==> src/common/memPkg.sv <==
package memPkg;

  // Bus widths shared by the caches, the arbiter and the memory
  localparam int addrWidth = 32;
  localparam int dataWidth = 32;

  // Golden-ratio multiplier for the memory fill pattern
  localparam logic [dataWidth-1:0] fillMult = 32'h9E3779B1;

  // Cache controller states
  // csRelease waits for ack to fall once req has dropped
  typedef enum logic [1:0] {
    csIdle,
    csRequest,
    csRelease
  } cacheState;

  // Arbiter grant owner
  typedef enum logic [1:0] {
    gsNone,
    gsFetch,
    gsData
  } grantState;

  // Reset value of a memory word, from its word index
  function automatic logic [dataWidth-1:0] fillWord(input logic [addrWidth-1:0] wordIdx);
    fillWord = wordIdx * fillMult;
  endfunction

endpackage

==> src/source/busArbiter.sv <==
`timescale 1ns/100ps

module busArbiter (
  input  logic                         clk,
  input  logic                         rstN,
  input  logic                         fReq,
  input  logic [memPkg::addrWidth-1:0] fAddr,
  output logic                         fAck,
  input  logic                         dReq,
  input  logic [memPkg::addrWidth-1:0] dAddr,
  input  logic                         dWrite,
  input  logic [memPkg::dataWidth-1:0] dWData,
  output logic                         dAck,
  output logic                         mReq,
  output logic [memPkg::addrWidth-1:0] mAddr,
  output logic                         mWrite,
  output logic [memPkg::dataWidth-1:0] mWData,
  input  logic                         mAck
);
  import memPkg::*;

  grantState grant;

  // Grant register
  // data side wins a tie, release waits for the full handshake
  always_ff @(posedge clk) begin
    if (!rstN) begin
      grant <= gsNone;
    end else begin
      case (grant)
        gsNone: begin
          if (dReq) grant <= gsData;
          else if (fReq) grant <= gsFetch;
        end
        gsFetch: begin
          if (!fReq && !mAck) grant <= gsNone;
        end
        gsData: begin
          if (!dReq && !mAck) grant <= gsNone;
        end
        default: grant <= gsNone;
      endcase
    end
  end

  // Steer the granted master onto the memory side
  assign mReq = (grant == gsFetch) ? fReq : (grant == gsData) ? dReq : 1'b0;
  assign mAddr = (grant == gsData) ? dAddr : fAddr;
  assign mWrite = (grant == gsData) && dWrite;
  assign mWData = (grant == gsData) ? dWData : '0;

  // Ack only reaches its owner
  assign fAck = (grant == gsFetch) && mAck;
  assign dAck = (grant == gsData) && mAck;

  ackOneHot: assert property (@(posedge clk) disable iff (!rstN)
    !(fAck && dAck))
    else $error("busArbiter acked both masters");

  grantStable: assert property (@(posedge clk) disable iff (!rstN)
    (mReq || mAck) |=> grant == $past(grant))
    else $error("busArbiter switched grant inside a handshake");

endmodule
File: src/mcPkg.sv
// Shared types, microword layout and CSR map of the microcoded byte engine
package mcPkg;

   ////////////////////////////////////////
   // Sizes
   ////////////////////////////////////////

   localparam int cramDepth    = 1024;
   localparam int pcWidth      = 10;
   // Remaining-step counter, bit 31 of csrStep is busy
   localparam int stepWidth    = 31;
   localparam int axiAddrWidth = 5;
   localparam int axiDataWidth = 32;

   // CSR offsets
   localparam logic [axiAddrWidth-1:0] csrCtrl   = 5'h00;
   localparam logic [axiAddrWidth-1:0] csrAddr   = 5'h04;
   localparam logic [axiAddrWidth-1:0] csrInst   = 5'h08;
   localparam logic [axiAddrWidth-1:0] csrStep   = 5'h0C;
   localparam logic [axiAddrWidth-1:0] csrStatus = 5'h10;

   // AXI response codes
   localparam logic [1:0] respOkay   = 2'b00;
   localparam logic [1:0] respSlvErr = 2'b10;

   ////////////////////////////////////////
   // Microword
   ////////////////////////////////////////

   typedef enum logic [2:0] {
      opNop, opLdi, opAdd, opAnd, opXor, opMovBrg, opJmpImm, opJmpAcc
   } mcOpE;

   // Branch conditions, only looked at by jumps
   typedef enum logic [2:0] {
      condAlways, condNever, condCarry, condZero, condBrg0, condBrg1, condBrg4, condBrg7
   } mcCondE;

   // Page gives the two high bits of a jump target
   typedef struct packed {
      mcOpE       op;
      mcCondE     cond;
      logic [1:0] page;
      logic [7:0] imm;
   } mcMicroS;

   typedef enum logic {phFetch, phExec} mcPhaseE;

   typedef enum logic [1:0] {busIdle, busWrResp, busRdResp} mcBusStateE;

   ////////////////////////////////////////
   // Inter-block bundles
   ////////////////////////////////////////

   // Laid out so that cramIn lands on bit 0 of csrCtrl
   typedef struct packed {
      logic init;
      logic cramOut;
      logic cramIn;
   } mcModeS;

   typedef struct packed {
      mcModeS             mode;
      logic               pcLoad;
      logic [pcWidth-1:0] pcData;
      logic               instLoad;
      mcMicroS            instData;
      logic               cramWr;
      logic               run;
   } mcSeqCtlS;

   typedef struct packed {
      logic carry;
      logic zero;
   } mcFlagsS;

   // AXI4-Lite master to slave
   typedef struct packed {
      logic                    awvalid;
      logic [axiAddrWidth-1:0] awaddr;
      logic                    wvalid;
      logic [axiDataWidth-1:0] wdata;
      logic                    bready;
      logic                    arvalid;
      logic [axiAddrWidth-1:0] araddr;
      logic                    rready;
   } mcAxiReqS;

   // AXI4-Lite slave to master
   typedef struct packed {
      logic                    awready;
      logic                    wready;
      logic                    bvalid;
      logic [1:0]              bresp;
      logic                    arready;
      logic                    rvalid;
      logic [axiDataWidth-1:0] rdata;
      logic [1:0]              rresp;
   } mcAxiRspS;

endpackage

◆ ◆ ◆ ◆

▸ EXERCISE BRIEF
Scan the data for the string "dAddr" and copy each line in which it occurs.

▸ SOLVED EXERCISE
  input  logic [memPkg::addrWidth-1:0] dAddr,
  assign mAddr = (grant == gsData) ? dAddr : fAddr;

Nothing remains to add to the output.